Longest incremental subsequence of Dynamic Planning (Dynamic Programming)

Since we have already mentioned the longest common subsequence, we will also talk about this incremental subsequence. In the same way, subsequence indicates that such subsequences are not consecutive. For example, there are subsequences {1, 9, 3, 8, 11, 4, 5, 6, 4, 19, 7, 1, 7} the longest incrementing subsequence of such a string is {1, 3, 4, 5, 6, 7} or {1, 3, 4, 5, 6, 19 }.

In fact, this problem is related to the longest common subsequence problem. Assume our initial sequence S1. Then we should sort them from small to large first. Get S1 '. In this way, we can know the answer through the longest common subsequences of S1 and s1': is it a bit clever. This process is quite intuitive. However, this is not the focus of this Article. There are more traditional approaches to this issue.

We define L (j) as an optimized sub-structure, that is, the longest incrementing sub-sequence. Then the relationship between L (j) and L (1 .. J-1) can be described

L (j) = max {L (I), I <J & AI <AJ} + 1That is to say, L (j) is equal to the largest L (I) plus one of all the preceding L (I. such L (I) must meet the condition that AI <AJ. this inference is easy to understand. that is, all the values before J must be smaller than the maximum value of the current array.

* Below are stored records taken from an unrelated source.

[/design/flow/run.sh]
#!/bin/bash
# OpenROAD 26Q1-2900-gdf79404cd8, Yosys 0.63+post, stock flow scripts
make -C /OpenROAD-flow-scripts/flow DESIGN_CONFIG=/design/flow/config.mk WORK_HOME=/design/flow/orfs finish
[/design/flow/config.mk]
export PLATFORM = sky130hd
export DESIGN_NAME = fixed_adder
export DESIGN_NICKNAME = fixed_adder
export VERILOG_FILES = /design/flow/design.v
export SDC_FILE = /design/flow/constraint.sdc
export NUM_CORES = 4
export LEC_CHECK = 1
export CORE_AREA = 10 10 70 70
export DIE_AREA = 0 0 80 80
[/design/flow/constraint.sdc]
current_design fixed_adder

set clk_period 7.9
set clk_io_pct 0.2

create_clock -name clk0 -period $clk_period

set non_clock_inputs [all_inputs -no_clocks]
set_input_delay [expr $clk_period * $clk_io_pct] -clock clk0 $non_clock_inputs
set_output_delay [expr $clk_period * $clk_io_pct] -clock clk0 [all_outputs]
==> flow/run.sh <==
#!/bin/bash
# OpenROAD 26Q1-2900-gdf79404cd8, Yosys 0.63+post, stock flow scripts
make -C /OpenROAD-flow-scripts/flow DESIGN_CONFIG=/design/flow/config.mk WORK_HOME=/design/flow/orfs finish
==> flow/config.mk <==
export PLATFORM = sky130hd
export DESIGN_NAME = fixed_multiplier
export DESIGN_NICKNAME = fixed_multiplier
export VERILOG_FILES = /design/flow/design.v
export SDC_FILE = /design/flow/constraint.sdc
export NUM_CORES = 4
export LEC_CHECK = 1
export CORE_UTILIZATION = 50
==> flow/constraint.sdc <==
current_design fixed_multiplier

set clk_period 16.8
set clk_io_pct 0.2

create_clock -name clk0 -period $clk_period

set non_clock_inputs [all_inputs -no_clocks]
set_input_delay [expr $clk_period * $clk_io_pct] -clock clk0 $non_clock_inputs
set_output_delay [expr $clk_period * $clk_io_pct] -clock clk0 [all_outputs]
<file path="/design/flow/constraint.sdc">
current_design fixed_arith

set clk_period 18.7
set clk_io_pct 0.2

create_clock -name clk0 -period $clk_period

set non_clock_inputs [all_inputs -no_clocks]
set_input_delay [expr $clk_period * $clk_io_pct] -clock clk0 $non_clock_inputs
set_output_delay [expr $clk_period * $clk_io_pct] -clock clk0 [all_outputs]
</file>
<file path="/design/flow/design.v">
module fixed_arith (
    input  logic [15:0] a,    
    input  logic [15:0] b,    
    output logic [15:0] sum,  
    output logic [15:0] product  
);
    assign sum     = a + b;
    logic [31:0] raw_product;
    assign raw_product = a * b;          
    assign product = raw_product[23:8];  
endmodule
</file>
<file path="/design/flow/run.sh">
#!/bin/bash
# OpenROAD 26Q1-2900-gdf79404cd8, Yosys 0.63+post, stock flow scripts
make -C /OpenROAD-flow-scripts/flow DESIGN_CONFIG=/design/flow/config.mk WORK_HOME=/design/flow/orfs finish
</file>
<file path="/design/flow/config.mk">
export PLATFORM = sky130hd
export DESIGN_NAME = fixed_arith
export DESIGN_NICKNAME = fixed_arith
export VERILOG_FILES = /design/flow/design.v
export SDC_FILE = /design/flow/constraint.sdc
export NUM_CORES = 4
export LEC_CHECK = 1
export CORE_UTILIZATION = 40
</file>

We can easily write the following code:

// Longest_increase_subsequence.cpp: defines the entry point for the console application. <br/> // <br/> # include "stdafx. H "<br/> # include <vector> <br/> # include <iostream> <br/> # include" windows. H "<br/>/** <br/> * Description: calulate the longest increase subsequence <br/> * @ Param S1, source sequence <br/> * @ Param S2, output, longest increase sequence <br/> */<br/> template <typename T> void longest_increase_subsequence (const STD :: vector <t> & S1, STD: vector <t> & S2) <br/>{</P> <p> int n = s1.size (); if (n <1) return; <br/> int m = 0; <br/> int K = 0; <br/> STD :: vector <unsigned int> B (n + 1, 1); <br/> STD: vector <unsigned int> P (n + 1, 0 ); </P> <p> for (INT I = 1; I <= N; I ++) <br/> {<br/> for (Int J = 1; j <I; j ++) <br/> {<br/> If (S1 [I-1]> S1 [J-1] & B [I] <B [J] + 1) <br/>{< br/> B [I] = B [J] + 1; <br/> P [I] = J; <br/>}< br/> for (INT I = 1; I <= N; I ++) <br/>{< br/> If (M <B [I]) <br/>{< br/> M = B [I]; <br/> K = I; <br/>}< br/> s2.resize (m); <br/> while (k> 0) <br/>{< br/> S2 [M-1] = S1 [k-1]; <br/> m --; <br/> K = P [k]; <br/>}< br/> int _ tmain (INT argc, _ tchar * argv []) <br/> {<br/> int A [] = {1, 9, 3, 8, 11, 4, 5, 6, 4, 19, 7, 1, 7 };< br/> STD: vector <int> seq (A, A + sizeof (a)/sizeof (A [0]); <br/> STD:: vector <int> r; <br/> longest_increase_subsequence (SEQ, R); <br/> for (INT I = 0; I <R. size (); I ++) <br/> STD: cout <R [I] <""; <br/> STD: cout <STD :: endl; <br/> system ("pause"); <br/> return 0; <br/>}

Similar to the previous Code, here are some secondary two-dimensional array P used to trace the longest subsequence. the time complexity of the entire algorithm reaches O (n Limit 2 ). of course there are some nlog (n) implementations. but it is not the focus of dynamic planning.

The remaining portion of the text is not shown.